On another note, my parents are going on vacation for 5 weeks. This is great and I'm happy for them. I like to see them spending time away and bonding, and I love to see that they are going to a warmer destination. My dad despises the cold, which always makes me laugh because at 19, when he was picking a place to move to, and he knew he was leaving a warm place like Pakistan, why on earth did he pick Toronto? It's absolutely freezing here in the winter. Don't get me wrong, I love Toronto, and have no intentions of ever leaving, but it does puzzle me that he ended up choosing to move here when he could have gone anywhere. Especially given how much he hates the cold. Life is funny that way. You never know where you are going to end up.

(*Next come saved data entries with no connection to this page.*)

Background: an optimization exercise with open tools, aiming at small area, a short achievable clock period and few clock cycles per item. Do not read the settings as production practice. Function was checked by simulation only, so behaviour that the tests miss may differ from the original.

Setup of run E:
Design rs_c2c3_decoder, start of the top module:
module rs_c2c3_decoder (
    input  wire         clk,
    input  wire         rst,         
    input  wire         in_valid,
    output wire         in_ready,
    input  wire         in_mode,     
    input  wire [255:0] in_data,
    input  wire [31:0]  in_erase,
    output reg          out_valid,
    input  wire         out_ready,
    output wire [255:0] out_data,
    output wire [31:0]  out_erase,
    output wire [1:0]   out_status
);
wire [31:0]  f_e;
wire [7:0]   f_s0, f_s1, f_k1, f_k2;
wire         f_no_er, f_one_er, f_two_er, f_many;
rs_front u_front (
    .mode(in_mode), .data_in(in_data), .erase_in(in_erase),
    .e(f_e), .s0(f_s0), .s1(f_s1), .k1(f_k1), .k2(f_k2),
    .no_er(f_no_er), .one_er(f_one_er), .two_er(f_two_er), .many(f_many)
);
reg         r_mode;
reg [255:0] r_d;
reg [31:0]  r_e;
reg [7:0]   r_s0, r_s1, r_k1, r_k2;
reg         r_no_er, r_one_er, r_two_er, r_many;
assign in_ready = !out_valid || out_ready;
always @(posedge clk) begin
  if (rst) begin
    out_valid <= 1'b0;
  end else if (in_ready) begin
    out_valid <= in_valid;
  end
end
always @(posedge clk) begin
  if (in_valid && in_ready) begin
    r_mode <= in_mode;
    r_d    <= in_data;
    r_e    <= f_e;
    r_s0   <= f_s0;
    r_s1   <= f_s1;
    r_k1   <= f_k1;
    r_k2   <= f_k2;
    r_no_er  <= f_no_er;
    r_one_er <= f_one_er;
    r_two_er <= f_two_er;
    r_many   <= f_many;
  end
end
rs_back u_back (
    .mode(r_mode), .d(r_d), .e(r_e), .s0(r_s0), .s1(r_s1), .k1(r_k1), .k2(r_k2),
  ...
clock: 25.0 ns
lec_check: 0
cap_margin: 0
core_margin: 2
core_utilization: 55
cts_buf_list: sky130_fd_sc_hd__clkbuf_16
cts_cluster_diameter: 100
cts_cluster_size: 20
slew_margin: 0
standard.sh (not shown) runs the stock make flow with config.mk's settings and CLKGATE_MAP_FILE= SYNTH_SCRIPT=/design/flow/synth_recipe.tcl, a recipe that flattens the netlist after the stock synthesis.
==> flow/flow/run.sh <==
#!/bin/bash
# The standard layout, with plain buffers (not delay cells) on the ports and
# timing repair aiming for slack beyond the clock's, so the layout reaches a
# shorter period than the 25 ns it is built at.
set -euo pipefail
export BUFFER_PORTS_ARGS="-buffer_cell sky130_fd_sc_hd__buf_1"
export SETUP_SLACK_MARGIN=14.70
export TNS_END_PERCENT=100
bash standard.sh > standard.log 2>&1
Testbench counts of run E, summed over its fixed seeds: cycles 12,008, items 12,000.
[inputs] run B vs run E
Settings: SLEW_MARGIN: 0 -> 20; CAP_MARGIN: 0 -> 20; CTS_BUF_LIST: sky130_fd_sc_hd__clkbuf_16 -> sky130_fd_sc_hd__clkbuf_8; CTS_CLUSTER_DIAMETER: 100 -> 60; CTS_CLUSTER_SIZE: 20 -> 15.
-- flow/flow/run.sh --
<<< run E, line 5
set -euo pipefail
export BUFFER_PORTS_ARGS="-buffer_cell sky130_fd_sc_hd__buf_1"
export SETUP_SLACK_MARGIN=14.70
export TNS_END_PERCENT=100
bash standard.sh > standard.log 2>&1
>>> run B, line 5
set -euo pipefail
export BUFFER_PORTS_ARGS="-buffer_cell sky130_fd_sc_hd__buf_1"
export SETUP_SLACK_MARGIN=14.8
export TNS_END_PERCENT=100
bash standard.sh > standard.log 2>&1
[summary]
Looking at via count across both flows, run B is the weaker of the two, with run E ahead.
Changes observed in run B relative to run E: area of the mapped netlist was more or less identical; area growth from synthesis to final layout went up; max-cap check violation count stayed essentially flat.

* * *

rs_c2c3_decoder, a different RTL version from the one above (not shown whole).
Size in the first run: about 3,300 cells after synthesis, ~330 flip-flops, about 590 I/O pins, ~30,000 um^2 of cells after synthesis.
==> flow/design.v (excerpt) <==
module rs_c2c3_decoder (
    input  wire         clk,
    input  wire         rst,         
    input  wire         in_valid,
    output wire         in_ready,
    input  wire         in_mode,     
    input  wire [255:0] in_data,
    input  wire [31:0]  in_erase,
    output reg          out_valid,
    input  wire         out_ready,
    output wire [255:0] out_data,
    output wire [31:0]  out_erase,
    output wire [1:0]   out_status
);
clock: 25.0 ns
lec_check: 0
cap_margin: 20
core_margin: 2
core_utilization: 55
cts_buf_list: sky130_fd_sc_hd__clkbuf_8
cts_cluster_diameter: 60
cts_cluster_size: 15
slew_margin: 20
==> flow/flow/run.sh <==
#!/bin/bash
# The standard layout, with plain buffers (not delay cells) on the ports and
# timing repair aiming for slack beyond the clock's, so the layout reaches a
# shorter period than the 25 ns it is built at.
set -euo pipefail
export BUFFER_PORTS_ARGS="-buffer_cell sky130_fd_sc_hd__buf_1"
export SETUP_SLACK_MARGIN=14.8
export TNS_END_PERCENT=100
bash standard.sh > standard.log 2>&1
The first run ran to the end with no violations.
Testbench counts at the start, summed over its fixed seeds: cycles 12,008, items 12,000.
Then changed:
--- a/flow/flow/run.sh
+++ b/flow/flow/run.sh
@@ -7 +7 @@
-export SETUP_SLACK_MARGIN=14.8
+export SETUP_SLACK_MARGIN=14.65
CORE_UTILIZATION = 50   (was 55)
CTS_CLUSTER_DIAMETER = not set   (was 60)
CTS_CLUSTER_SIZE = 30   (was 15)
The new run went through all stages and came out clean.
Design area grows by 0.71%.
Worst setup slack got worse by 0.065 ns.
Global-route usage shrinks by 2.1 points.
Routed wire length grows by 4.5%.
Synthesized cell count is unchanged.

==> re-timing with driven ports <==
The flow's constraints put no driver on any port. The routed layouts listed below were extracted and timed again, unchanged, in two steps. Step 1, drivers: a clkbuf_16 drives clk and a buf_2 each remaining input, both assumed. Step 2 adds t to the input delays and takes it off the output delays; t is the mean of the earliest and latest rising clock arrival at the registers after step 1. Input paths then give back, and output paths get back, about the clock's delay inside the block. a / b / c = ideal / step 1 / step 2; a / b = the first two.
run | t (ns) | slack for setup (ns) | worst hold slack (ns) | worst setup path at the end | cell pins on the clock port's net
run E | 0.639 | 14.675 / 14.645 / 14.371 | 0.602 / 0.602 / 0.602 | input to register | 1
run B | 0.713 | 14.680 / 14.650 / 14.392 | 0.601 / 0.601 / 0.601 | input to register | 1
the first run of note 2 | 0.708 | 14.676 / 14.653 / 14.256 | 0.722 / 0.722 / 0.722 | input to register | 1
the second run of note 2 | 0.758 | 14.611 / 14.558 / 14.216 | 0.521 / 0.521 / 0.521 | input to register | 1
After both steps every run listed still meets setup and hold. The setup slack of the first run of note 2, which loses most, moves by -0.023 ns with the drivers and by -0.420 ns with both steps.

Not to be selfish, but, while I am really happy to see that my parents will be getting a break, I am also just a little worried about what this will mean for me. My parents help me so much with the pick up/drop off of the children, and while I would normally manage for 5 weeks, the recent intensity with my ex means I cannot rely on him if the need arises. So, I'm not sure what I'm going to do. He picks them up Mondays, I work from home Fridays, so those days will be fine. But this means I have to leave the office by 4pm every day and drive home through an hour and a half of traffic to get the children. That means a tight schedule and a shorter work day for 5 weeks. It means a 9:30-4 workday, since I also drop the children off in the morning. Thank God I work in a flexible workplace. It just means I will be bringing the laptop home every single night, and that I will have to plan a few hours of work every night after the children go to sleep. Dinner however, will be another issue. This now means I will have to cook every night, or cook on weekends for the week. Hmmm. I think I'm going to see a large take out bill over the next few weeks. But those are just small inconveniences.

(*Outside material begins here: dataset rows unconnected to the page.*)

Source: an optimization exercise on an open RTL-to-GDS flow (aim: small area, a short achievable clock period and few clock cycles per item). Production flows keep margins and buffers that such runs may drop.
RTL that was checked went through simulation tests only; none was proved equivalent to the original.

Setup of the baseline:
// keyhash
module keyhash (
    input  wire        clk,
    input  wire        rst_n,
    input  wire        req_valid,
    output wire        req_ready,
    input  wire [7:0]  req_ns,
    input  wire [7:0]  req_len,      
    input  wire        key_valid,
    output wire        key_ready,
    input  wire [31:0] key_data,
    output reg         res_valid,
    output wire [63:0] res_hash,
    output wire [15:0] res_fp
);
Size: about 51000 µm² of cells after synthesis.
clock: 15.0 ns
lec_check: 0
abc_clock_period_in_ps: 4500
cap_margin: 20
core_margin: 2
core_utilization: 40
cts_cluster_diameter: 100
cts_cluster_size: 20
place_density: 0.6
slew_margin: 20
standard.sh (not shown) runs the stock make flow with config.mk's settings and CLKGATE_MAP_FILE= SYNTH_SCRIPT=/design/flow/synth_recipe.tcl, a recipe that flattens the netlist after the stock synthesis.
==> flow/flow/run.sh <==
#!/bin/bash
# The standard layout with three changes in how it is made (the SDC is unchanged):
#  - timing repair aims at a 5 ns period (SETUP_SLACK_MARGIN=10),
#  - the port buffers are buf_1 cells,
#  - after the standard synthesis, fix_inv.py removes inverter pairs that Yosys's
#    full-adder extraction leaves around full adders (registers are not touched).
# Each step's full output goes to a log file of its own in this folder.
set -euo pipefail
ARGS=(SETUP_SLACK_MARGIN=10.5 "BUFFER_PORTS_ARGS=-buffer_cell sky130_fd_sc_hd__buf_1")
RES=orfs/results/sky130hd/keyhash/base
bash standard.sh "${ARGS[@]}" synth > standard_synth.log 2>&1
cp "$RES/1_2_yosys.v" 1_2_yosys.standard.v
python3 flow/fix_inv.py 1_2_yosys.standard.v 1_2_yosys.fixed.v > fix_inv.log 2>&1
cp 1_2_yosys.fixed.v "$RES/1_2_yosys.v"
rm -f "$RES/1_synth.odb" "$RES/1_synth.sdc"
bash standard.sh "${ARGS[@]}" finish > standard_finish.log 2>&1
Other scripts of this flow, unchanged in this note and not shown: flow/flow/fix_inv.py
The baseline | stages: all done | timing, DRC, antenna: all pass
Testbench counts of the baseline, summed over its fixed seeds: cycles 236,508, keys 2,400.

This is another good reminder of how lucky I am to have so much support from the people around me. Little reminders like this are great. They keep us appreciative of those around us who help us and support us, so we don't take them for granted. I am so lucky to have awesome parents, and to have an awesome boss who gives me this kind of flexibility. Just imagine....Other single moms in my situation would probably be panicking right now. I'm just a little inconvenienced. At least I know I would never lose my job, or get in trouble or anything like that. I am fortunate enough to have the luxury of knowing that I can re-jig my schedule, put in some hours at night/weekends, and nobody will care. In fact, it's quite possible that nobody at the office will even notice. I still fully intend to advise my boss of the situation, just so he knows. It's always better to share this kind of information up front, as a courtesy to others.
Anyhow, my dad phoned me today to "ask" if it is ok with me that he takes the 5 weeks away. I was really touched by this gesture. My parents do so much for me, they certainly don't need to ask me for permission to take time away. But it's just that- my dad knows that my ex has been a bit of an ass lately, and that he's giving me a hard time, which means that I can expect little support from him these days. My parents also know that I depend on them a lot for the children's after school routine. My parents are also is a bit concerned about going away, given my recent wipe out with the knee. I was really touched with by the gesture.
"Of course you should go away. I will be absolutely fine. Honest. Please daddy- don't worry about me at all. I'll just move my work schedule around for a few weeks. Nobody will care at the office". And I meant it. Of course he shouldn't worry about me. At the end of the day, the children are my responsibility. "Yes, but your well being is our responsibility". Those were my mothers words. God Bless them both.